Regionally, Arkansas is ranked sixth among 12 Southeastern states, also unchanged from the previous year’s report. The 2020 report provides a state-by-state ranking of 49 distinct health indicators across categories related to access to care, quality of care, health outcomes, and health disparities for the most recent year of data available for all measures.

A number of measures contributed to Arkansas’s worse-than-average overall performance, including the number of adults who report poor or fair health, hospital 30-day mortality rates (i.e., death within 30 days following hospital discharge), and the number of children without a medical and dental preventive care visit, all measures for which Arkansas is ranked last among states.

Measures for which the state’s performance worsened the most included the number of adults without all recommended vaccines and the number of adults with any mental illness reporting unmet need, a worrying trend in the lead-up to a year in which we face a global pandemic and its associated stressors.

On the other end of the spectrum, Arkansas achieved its best rankings for the following measures:

  • Home health patients with improved mobility (fourth)
  • Breast cancer death rates (11th)
  • Employer-sponsored insurance spending per enrollee (second)

Although employer-sponsored insurance spending per enrollee is low in Arkansas, it has not historically translated into insurance affordability, as evidenced by the state’s ranking of 49th for employee insurance costs as a share of median income.

Some bright spots in the report include:

  • Reduced rates of adults under age 65 remaining uninsured (undoubtedly a byproduct of Medicaid expansion coverage availability)
  • Reduced rates of children ages 19‒35 months who did not receive all recommended vaccines
  • Reduced rates of nursing home patients with an antipsychotic medication

Some concerns highlighted by the report include:

  • Increased rates of alcohol-related deaths
  • Increased adult obesity rate
  • An infant mortality rate that is more than double the rate in the top-ranked state.

The report showed significant disparity for infant mortality in Arkansas, with Blacks experiencing infant mortality rates nearly twice that of whites. Similarly notable was the disparity for mortality amenable to healthcare (i.e., potentially preventable with timely and effective health care), with Blacks having a rate 63% higher than whites. Significant disparities also exist between Hispanics and whites on healthcare access measures. For example, uninsured rates among Hispanic adults were nearly three times uninsured rates among whites.

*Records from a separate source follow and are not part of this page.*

===== src/rtl/core_csr_loader.sv =====
`default_nettype none
// ============================================================================
//  Module      : core_csr_loader
//  Description : Avalon-MM CSR initiator that halts the RV32I core, streams a
//                word image into imem, releases the core, polls its halted
//                status and returns the test gp value.
//  Revision    : 1.0 - initial release
// ============================================================================
module core_csr_loader #(
   parameter logic [17:0] CTRL_ADDR       = 18'h00000,
   parameter logic [17:0] STATUS_ADDR     = 18'h00001,
   parameter logic [17:0] GP_ADDR         = 18'h00002,
   parameter logic [2:0]  IMEM_REGION     = 3'd1,
   parameter logic [31:0] HALT_VAL        = 32'h00000001,
   parameter logic [31:0] RUN_VAL         = 32'h00000010,
   parameter int          STATUS_HALT_BIT = 0,
   parameter int          RD_LATENCY      = 1,
   parameter int          POLL_INTERVAL   = 16,
   parameter logic [31:0] TIMEOUT_CYCLES  = 32'd1000000
) (
   input  logic        clk,
   input  logic        reset_n,
   input  logic        start,
   input  logic [14:0] start_addr,
   input  logic [15:0] word_count,
   input  logic        s_valid,
   input  logic [31:0] s_data,
   output logic        s_ready,
   output logic [17:0] avm_address,
   output logic        avm_write,
   output logic [31:0] avm_writedata,
   output logic        avm_read,
   input  logic [31:0] avm_readdata,
   input  logic        avm_waitrequest,
   output logic        busy,
   output logic        done,
   output logic        timed_out,
   output logic [31:0] result_gp,
   output logic [15:0] words_loaded
);

   typedef enum logic [3:0] {
      S_IDLE      = 4'd0,
      S_HALT_WR   = 4'd1,
      S_LOAD_WAIT = 4'd2,
      S_LOAD_WR   = 4'd3,
      S_RUN_WR    = 4'd4,
      S_POLL_WAIT = 4'd5,
      S_POLL_RD   = 4'd6,
      S_POLL_CAP  = 4'd7,
      S_GP_RD     = 4'd8,
      S_GP_CAP    = 4'd9,
      S_DONE      = 4'd10
   } state_t;

   localparam logic [2:0]  LAT_LAST = 3'(RD_LATENCY - 1);
   localparam logic [31:0] POLL_RELOAD = 32'(POLL_INTERVAL);

   state_t      state;
   state_t      state_nxt;
   logic [14:0] base_addr;
   logic [15:0] count;
   logic [31:0] word_buf;
   logic [31:0] tmo_cnt;
   logic [31:0] poll_cnt;
   logic [2:0]  lat_cnt;

   logic        accept;
   logic        tmo_hit;
   logic        lat_done;
   logic        halted;
   logic        tmo_exit;
   logic [14:0] offset;

   assign accept   = ~avm_waitrequest;
   assign tmo_hit  = (TIMEOUT_CYCLES != 32'd0) && (tmo_cnt >= TIMEOUT_CYCLES);
   assign lat_done = (lat_cnt == LAT_LAST);
   assign halted   = avm_readdata[STATUS_HALT_BIT];
   // imem offset wraps naturally at 15 bits; the region bits are fixed
   assign offset   = base_addr + words_loaded[14:0];
   assign busy     = (state != S_IDLE);

   // state register; reset returns to IDLE immediately, dropping any request
   always_ff @(posedge clk) begin
      if (!reset_n) state <= S_IDLE;
      else          state <= state_nxt;
   end

   // next-state decode and bus/stream outputs
   always_comb begin
      state_nxt     = state;
      s_ready       = 1'b0;
      avm_address   = 18'h0;
      avm_write     = 1'b0;
      avm_writedata = 32'h0;
      avm_read      = 1'b0;
      done          = 1'b0;
      tmo_exit      = 1'b0;
      case (state)
         S_IDLE: begin
            if (start) state_nxt = S_HALT_WR;
         end
         S_HALT_WR: begin
            avm_address   = CTRL_ADDR;
            avm_write     = 1'b1;
            avm_writedata = HALT_VAL;
            if (accept) state_nxt = (count == 16'd0) ? S_RUN_WR : S_LOAD_WAIT;
         end
         S_LOAD_WAIT: begin
            s_ready = 1'b1;
            if (s_valid) state_nxt = S_LOAD_WR;
         end
         S_LOAD_WR: begin
            avm_address   = {IMEM_REGION, offset};
            avm_write     = 1'b1;
            avm_writedata = word_buf;
            if (accept)
               state_nxt = (words_loaded + 16'd1 == count) ? S_RUN_WR : S_LOAD_WAIT;
         end
         S_RUN_WR: begin
            avm_address   = CTRL_ADDR;
            avm_write     = 1'b1;
            avm_writedata = RUN_VAL;
            if (accept) state_nxt = S_POLL_WAIT;
         end
         S_POLL_WAIT: begin
            if (tmo_hit) begin
               tmo_exit  = 1'b1;
               state_nxt = S_DONE;
            end else if (poll_cnt <= 32'd1) begin
               state_nxt = S_POLL_RD;
            end
         end
         S_POLL_RD: begin
            // an issued status read always runs to completion, even past timeout
            avm_address = STATUS_ADDR;
            avm_read    = 1'b1;
            if (accept) state_nxt = S_POLL_CAP;
         end
         S_POLL_CAP: begin
            if (lat_done) begin
               if (halted) begin
                  state_nxt = S_GP_RD;
               end else if (tmo_hit) begin
                  tmo_exit  = 1'b1;
                  state_nxt = S_DONE;
               end else begin
                  state_nxt = S_POLL_WAIT;
               end
            end
         end
         S_GP_RD: begin
            avm_address = GP_ADDR;
            avm_read    = 1'b1;
            if (accept) state_nxt = S_GP_CAP;
         end
         S_GP_CAP: begin
            if (lat_done) state_nxt = S_DONE;
         end
         S_DONE: begin
            done      = 1'b1;
            state_nxt = S_IDLE;
         end
         default: state_nxt = S_IDLE;
      endcase
   end

   // sequence datapath: latched arguments, word buffer, counters and results
   always_ff @(posedge clk) begin
      if (!reset_n) begin
         base_addr    <= 15'h0;
         count        <= 16'h0;
         word_buf     <= 32'h0;
         tmo_cnt      <= 32'h0;
         poll_cnt     <= 32'h0;
         lat_cnt      <= 3'h0;
         timed_out    <= 1'b0;
         result_gp    <= 32'h0;
         words_loaded <= 16'h0;
      end else begin
         case (state)
            S_IDLE: begin
               if (start) begin
                  base_addr    <= start_addr;
                  count        <= word_count;
                  words_loaded <= 16'h0;
                  timed_out    <= 1'b0;
                  result_gp    <= 32'h0;
               end
            end
            S_LOAD_WAIT: begin
               if (s_valid) word_buf <= s_data;
            end
            S_LOAD_WR: begin
               if (accept) words_loaded <= words_loaded + 16'd1;
            end
            S_RUN_WR: begin
               if (accept) begin
                  tmo_cnt  <= 32'h0;
                  poll_cnt <= POLL_RELOAD;
               end
            end
            S_POLL_WAIT: begin
               poll_cnt <= poll_cnt - 32'd1;
            end
            S_POLL_RD, S_GP_RD: begin
               if (accept) lat_cnt <= 3'h0;
            end
            S_POLL_CAP: begin
               lat_cnt <= lat_cnt + 3'd1;
               if (lat_done && !halted) poll_cnt <= POLL_RELOAD;
            end
            S_GP_CAP: begin
               lat_cnt <= lat_cnt + 3'd1;
               if (lat_done) result_gp <= avm_readdata;
            end
            default: ;
         endcase

         // timeout counter saturates once the limit is reached
         if ((state == S_POLL_WAIT || state == S_POLL_RD || state == S_POLL_CAP) && !tmo_hit)
            tmo_cnt <= tmo_cnt + 32'd1;

         if (tmo_exit) timed_out <= 1'b1;
      end
   end

endmodule
`default_nettype wire

===== config.mk =====
export PLATFORM = sky130hd
export DESIGN_NAME = core_csr_loader
export DESIGN_NICKNAME = d
export VERILOG_FILES = /design/src/rtl/core_csr_loader.sv
export SDC_FILE = /design/constraint.sdc
export NUM_CORES = 1
export LEC_CHECK = 0
export ABC_AREA = 1
export BUFFER_PORTS_ARGS = -buffer_cell sky130_fd_sc_hd__buf_2
export CAP_MARGIN = 20
export CORE_MARGIN = 2
export CORE_UTILIZATION = 50
export DETAILED_ROUTE_END_ITERATION = 6
export MAX_ROUTING_LAYER = met4
export PLACE_DENSITY = 0.8
export SLEW_MARGIN = 10
export SYNTH_ARGS = -nofsm -noshare
export SYNTH_HDL_FRONTEND = slang
export SYNTH_SLANG_ARGS = --single-unit

===== constraint.sdc =====
create_clock -name clk -period 1.8 [get_ports clk]
set_clock_uncertainty 0.05 [all_clocks]
set_input_delay 0.18 -clock clk [delete_from_list [all_inputs] [get_ports clk]]
set_output_delay 0.18 -clock clk [all_outputs]
set_load 0.05 [all_outputs]

==> metrics list, run 1 <==
- Counting flops and latches in the post-synthesis netlist gives between 150 and 200.
- The run stopped with a tool error.
- In this run the tool buffered the top-level ports with approximately 200 buffer cells.
* Crit. endpoint post-GRT repair: avm_address[14]
* Height of the chip: between 100 and 150 µm
- Row Count: slightly below 50
- The average instance in the mapped netlist occupies between 6 and 7 µm².
- Number of primary I/O pins: ~200
- Of the post-synthesis cell area, the dominant cell type holds 0.3972.
- It got as far as 5_1_grt and failed there.
* Dominant register cell in the synthesized netlist: dfxtp_1
- Summing all placed instances gives a cell area of between 10000 and 15000 µm².
* Biggest area consumer among synthesized cells: dfxtp_1
* Kind of pin the worst path terminates on: output port
- Total half-perimeter wirelength after legalization and detailed placement: 20300 µm
- Count of H-tree levels built during CTS: 4
- Including well taps, the total number of placed cells is 1910.
* Synth Warn #: 0
- Number of flops mapped to enable cells by yosys: 0
- Clock buffers created by TritonCTS: 17
- Post-Syn Area: 9224 µm²
- The tool reported: "[ERROR GRT-0232] Routing congestion too high. Check the congestion heatmap in the GUI".
* Initial core utilization: 0.5117
- Across every metal layer, demand over resource in global routing totals 0.8117.
* Gpl congestion: 0.9519
* Max Root-Sink Buffers: 2
- For this run, the register share of the synthesized area comes to 0.3972.
- In this run the horizontal extent of the chip is 139.8 µm.
- After technology mapping, the gate count stands at roughly 1.4k.
- Share of synthesized flip-flops with an asynchronous set or reset: 0
* Top area cells in the synthesized netlist: dfxtp_1 40%, nand2_1 10%, a21oi_1 9.2%
* CTS root buffer: clkbuf_16
* Post-synth cell types: 46
- Global routing finished with a remaining overflow of between 40 and 50.
* Largest net degree at the start of global routing: 65
- For this design, the sink count on the clock tree is 183.
-- cell usage after synthesis (3+ instances only) --
library cell and n:
ha_1 21, o21a_1 3, clkbuf_1 36, inv_1 164
dfxtp_1 183, o21bai_1 3, xor2_1 7, a31oi_1 5
inv_2 13, a211oi_1 3, buf_2 9, nand3b_1 4
a21oi_1 170, nand3_1 76, nor2_2 8, nor3_1 32
nand4_1 24, nand2_1 245, buf_4 4, o21ai_0 129
a21o_1 3, nor2_1 200
-- layer usage --
metal	GRT overflow	track usage
met5	-	-
met3	0	0.6803
met2	20	0.9458
met1	1	0.7660
met4	21	0.8495
-- cell families after synthesis --
| group | count (synthesis) | share of synthesized area |
|---|---|---|
| compound gates | 326 | 0.1841 |
| xor+xnor | 9 | 0.008546 |
| fa+ha+maj | 22 | 0.03066 |
| buf+inv | 229 | 0.09685 |
| flops | 183 | 0.3972 |
| other cells | 1 | 0.0004066 |
| simple gates | 607 | 0.2823 |
-- stage by stage --
| step | util | setup WS [ps] |
|---|---|---|
| floorplan | - | -364.4 |
| global placement | 0.6670 | -373.2 |
| detailed placement | 0.6670 | -394.1 |
| CTS | 0.8276 | -779.3 |
-- timing repair --
action | 4_1_cts
hold endpoints to repair | 86
hold buffers | 86
pin swaps | 67
resized for setup | 306
buffers inserted | 35
gates cloned | 5
endpoints found under the setup margin | 116
==> inputs of run 2 (changes only) <==
--- a/config.mk
+++ b/config.mk
@@ -9,10 +9,9 @@
 export BUFFER_PORTS_ARGS = -buffer_cell sky130_fd_sc_hd__buf_2
 export CAP_MARGIN = 20
 export CORE_MARGIN = 2
-export CORE_UTILIZATION = 50
+export CORE_UTILIZATION = 40
 export DETAILED_ROUTE_END_ITERATION = 6
-export MAX_ROUTING_LAYER = met4
-export PLACE_DENSITY = 0.8
+export PLACE_DENSITY_LB_ADDON = 0.15
 export SLEW_MARGIN = 10
 export SYNTH_ARGS = -nofsm -noshare
 export SYNTH_HDL_FRONTEND = slang
==> constraint.sdc (replaced) <==
create_clock -name clk -period 2.3 [get_ports clk]
set_clock_uncertainty 0.05 [all_clocks]
set_input_delay 0.23 -clock clk [delete_from_list [all_inputs] [get_ports clk]]
set_output_delay 0.23 -clock clk [all_outputs]
set_load 0.05 [all_outputs]
==> run 2 against run 1 <==
Net effect:
- the flow now finishes, with violations (setup timing)
- synthesized cell count unchanged
- synthesized area unchanged
==> metrics list, run 2 <==
* Sort of element at the end of the critical path: output pin
* Mean Syn Cell Area: between 6 and 7 µm²
- The cell count after synthesis came out at about 1.4k.
- Area of placed instances: 10850 µm²
- Slew margin rel.: 0.5974
* Chip width: between 150 and 200 µm
- Count of vias placed by the detailed router: between 9k and 10k
* Sum of overflow across all layers after global routing: 0
- Required time at the endpoint of the critical path: approximately 2000 ps
- Of the synthesized area, sequential elements account for 0.3972.
- Clock transition at the registers of the reported paths: 80 ps
- Initial antenna violation count: 0
- The number of antenna diodes in the final layout is 0.
* Layout area overhead: 34.85%
- The flow ran to the end, but the final reports show violations.
* Post-route insts no fill: around 2k
* Dominant register cell in the synthesized netlist: dfxtp_1
- Floorplan die area: approximately 24000 µm²
- Violations in the final reports: setup timing
- Top-area cell type share of the netlist area: 0.3972
- Arrival time at the worst endpoint: about 2400 ps
* Initial core utilization: 0.4074
- Top fanout value on the critical path: 3
- The first detailed-routing pass ran for 5 iterations.
- Leakage power: 0.005593 µW
- Synth Warn #: 0
* Clock buffers created by TritonCTS: 17
- After layout, the worst setup slack is -338.2 ps.
* Post-Syn Area: a little over 9000 µm²
- Leaving out fill and tap cells, the most frequent cell in the layout is nand2_1.
* Gpl congestion: roughly 0.84
- In this run the critical register-to-register path is launched from words_loaded[4]$_SDFFE_PN0P_.
- #FFs+latches synth: around 180
* Post-synth cell types: 46
- For this run, the total global-route usage over all layers was measured as 0.2235.
- Number of flops mapped to enable cells by yosys: 0
* First-pass GRT wire length: about 44000 µm
- Counting every sink on the clock net gives between 150 and 200.
* Number of max-slew violations in the final report: 0
* Max Root-Sink Buffers: 2
- Largest net degree at the start of global routing: 65
* WL per Instance: ~14 µm
- Number of DRC markers in iteration 0: between 500 and 600
- The setup path with the least slack is of type reg2out.
- Worst min-delay path startpoint: s_data[12]
- The tree is rooted in a clkbuf_16.
- Total wire length after detailed routing: ~27000 µm
* Element type at the critical path start: register
- Row Count: 55
* Final-layout worst hold slack: 17.32 ps
* Commonest cells post-synth: 245 x nand2_1, 200 x nor2_1, 183 x dfxtp_1
- Count of H-tree levels built during CTS: 4
- Share of synthesized flip-flops with an asynchronous set or reset: 0
- Among all cell types in the netlist, the one instantiated most often is nand2_1.
- Of the cells placed in the final design, the portion with a size suffix greater than 1 is 0.2492.
- Number of maximum-capacitance violations: 0
* Height of the chip: 155.9 µm
* Minimum clock period: around 2600 ps
* Final worst-path cycle share: 1.147
- For the pin with the worst max-slew slack, the measured transition is 603.0 ps.
- Total half-perimeter wirelength after legalization and detailed placement: around 20000 µm
* Skew-Pair Late Insertion Delay: ~430 ps
- In this run the remaining antenna-violating nets after routing total 0.
- Timing would allow up to around 380 MHz.
- Maximum resistive drop on vdd: 0.6307 mV
- Number of global-route vias before repair: between 9k and 10k
* Cell count after placement: 1864
- First element of the critical path: words_loaded[0]$_SDFFE_PN0P_
* Count of endpoints failing setup in the final report: 10
* CTS tree: built
* Via/cell ratio: 4.998
- Net count of the finished layout: 1774
* Post-route cell area: 12440 µm²
- Commonest cells after routing, fill and taps aside: 239 x nand2_1, 188 x nor2_1, 173 x buf_2
- Pin placement for this block handled between 200 and 250 I/O pins.
- The tightest min-delay check is of the in2reg type.
- The total area inside the core boundary comes to ~23000 µm².
- Biggest area consumer among synthesized cells: dfxtp_1
- Setup repair after global routing could not meet its margin everywhere.
* Total power divided by cell area: about 810 nW/µm²
- Count of unresolved DRC violations after routing: 0
- After synthesis, the cell types taking the most area are dfxtp_1 40%, nand2_1 10%, a21oi_1 9.2%.
- Number of port buffers: ~200
* Final number of hold-violating endpoints: 0
## run 2: worst paths after layout
path | slack [ps] | cells past startpoint | to
setup / recovery | -340 | 10 | avm_address[14]
hold / removal | 20 | 3 | word_buf[12]$_SDFFE_PN0P_
setup reg to reg | 130 | 13 | state[2]$_SDFFE_PN0P_
hold reg to reg | 390 | 2 | tmo_cnt[22]$_SDFFE_PN0P_
## run 2: power by group
part           switching [µW]  leakage (µW)  internal [µW]  total [µW]
Combinational            2260       0.00381           1010        3270
Clock                    1460      0.000288           1460        2920
Sequential                236       0.00150           3610        3840
Total                    3950       0.00559           6080       10000
## run 2: logic make-up after synthesis
logic type,after synthesis,share of synthesized area
buffers and inverters,229,0.09685
AND/OR/NAND/NOR,607,0.2823
adder cells (fa/ha/maj),22,0.03066
other,1,0.0004066
flip-flops,183,0.3972
XOR/XNOR,9,0.008546
AO/OA/AOI/OAI,326,0.1841
## run 2: worst max-delay path, stage by stage (launching register included)
cell       delay (ps)
dfxtp_4           350
ha_4              150
fa_2              370
nand3_4            90
nand2_4            80
nand3_2           100
o2111ai_2         120
a31oi_1           220
xor2_1            250
nor2_4             40
buf_6             150
## run 2: cell type report
| type | count | area (µm²) |
|---|---|---|
| well taps | 285 | 356.6 |
| inverters | 177 | 664.4 |
| clock buffers | 17 | 425.4 |
| fillers | 2171 | 10200 |
| flip-flops and latches | 183 | 3696 |
| repair buffers | 307 | 2053 |
| clock inverters | 15 | 158.9 |
| multi-input cells | 966 | 5084 |
## run 2: metrics by stage
step / total power [µW] / setup WS, ps / setup TNS [ps] / util
3_3_place_gp: 6882 / -107.5 / -125.5 / 0.4792
5_1_grt: 10640 / -423.6 / -2503 / 0.5494
4_1_cts: 9977 / -378.1 / -1813 / 0.5337
3_5_place_dp: 6899 / -96.92 / -129.0 / 0.4792
2_1_floorplan: 6040 / -247.3 / -1521 / -
6_report: 10030 / -338.2 / -1381 / 0.5494
## run 2: layer usage
layer / vias up / wire length, µm / GRT usage
met5: - / 0 / 0
met4: 0 / 570 / 0.06509
met3: 35 / 1623 / 0.05306
met2: 256 / 12720 / 0.3748
met1: 4405 / 12390 / 0.2867
li1: 5050 / - / -
## run 2: what timing repair did
action / 4_1_cts / 5_1_grt
resized for setup: 60 / 74
endpoints found under the hold margin: 38 / 0
gates cloned: 0 / 0
hold buffers: 38 / 0
pin swaps: 21 / 28
endpoints found under the setup margin: 46 / 55
setup buffers: 5 / 11
Power figures use the tool's default switching activity.
==> inputs of run 3 (changes only) <==
--- a/config.mk
+++ b/config.mk
@@ -9,9 +9,9 @@
 export BUFFER_PORTS_ARGS = -buffer_cell sky130_fd_sc_hd__buf_2
 export CAP_MARGIN = 20
 export CORE_MARGIN = 2
-export CORE_UTILIZATION = 40
+export CORE_UTILIZATION = 25
 export DETAILED_ROUTE_END_ITERATION = 6
-export PLACE_DENSITY_LB_ADDON = 0.15
+export PLACE_DENSITY = 0.46
 export SLEW_MARGIN = 10
 export SYNTH_ARGS = -nofsm -noshare
 export SYNTH_HDL_FRONTEND = slang
==> run 3 against run 2 <==
Net effect:
- the flow still finishes with violations (setup timing)
- global-route usage shrank 6.8 points
- flip-flop and latch count did not move
- sequential share of layout area fell by 0.95 points
- wire length grew 9.8%
- core utilization is 20 points lower
- non-clock buffer count increased by 14
- first-iteration DRC count fell by 5.3%
- power rose by 1.7%
- register-to-register slack better by 60 ps
- combinational power is 2% higher
- final area grew 3.0%
- clock-buffer cell count unchanged
- largest cell class unchanged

A new indicator in this year’s report is primary care spending among Medicare beneficiaries and those with employer coverage, a component of the broader avoidable use and cost measure. The indicator has emerged as a way to assess investment in primary care, which has been associated with higher patient satisfaction, fewer hospitalizations and emergency room visits, lower mortality, and lower costs. Among adults under age 65 with employer-sponsored coverage, Arkansas is ranked 15th, and among Medicare beneficiaries, Arkansas is ranked 17th.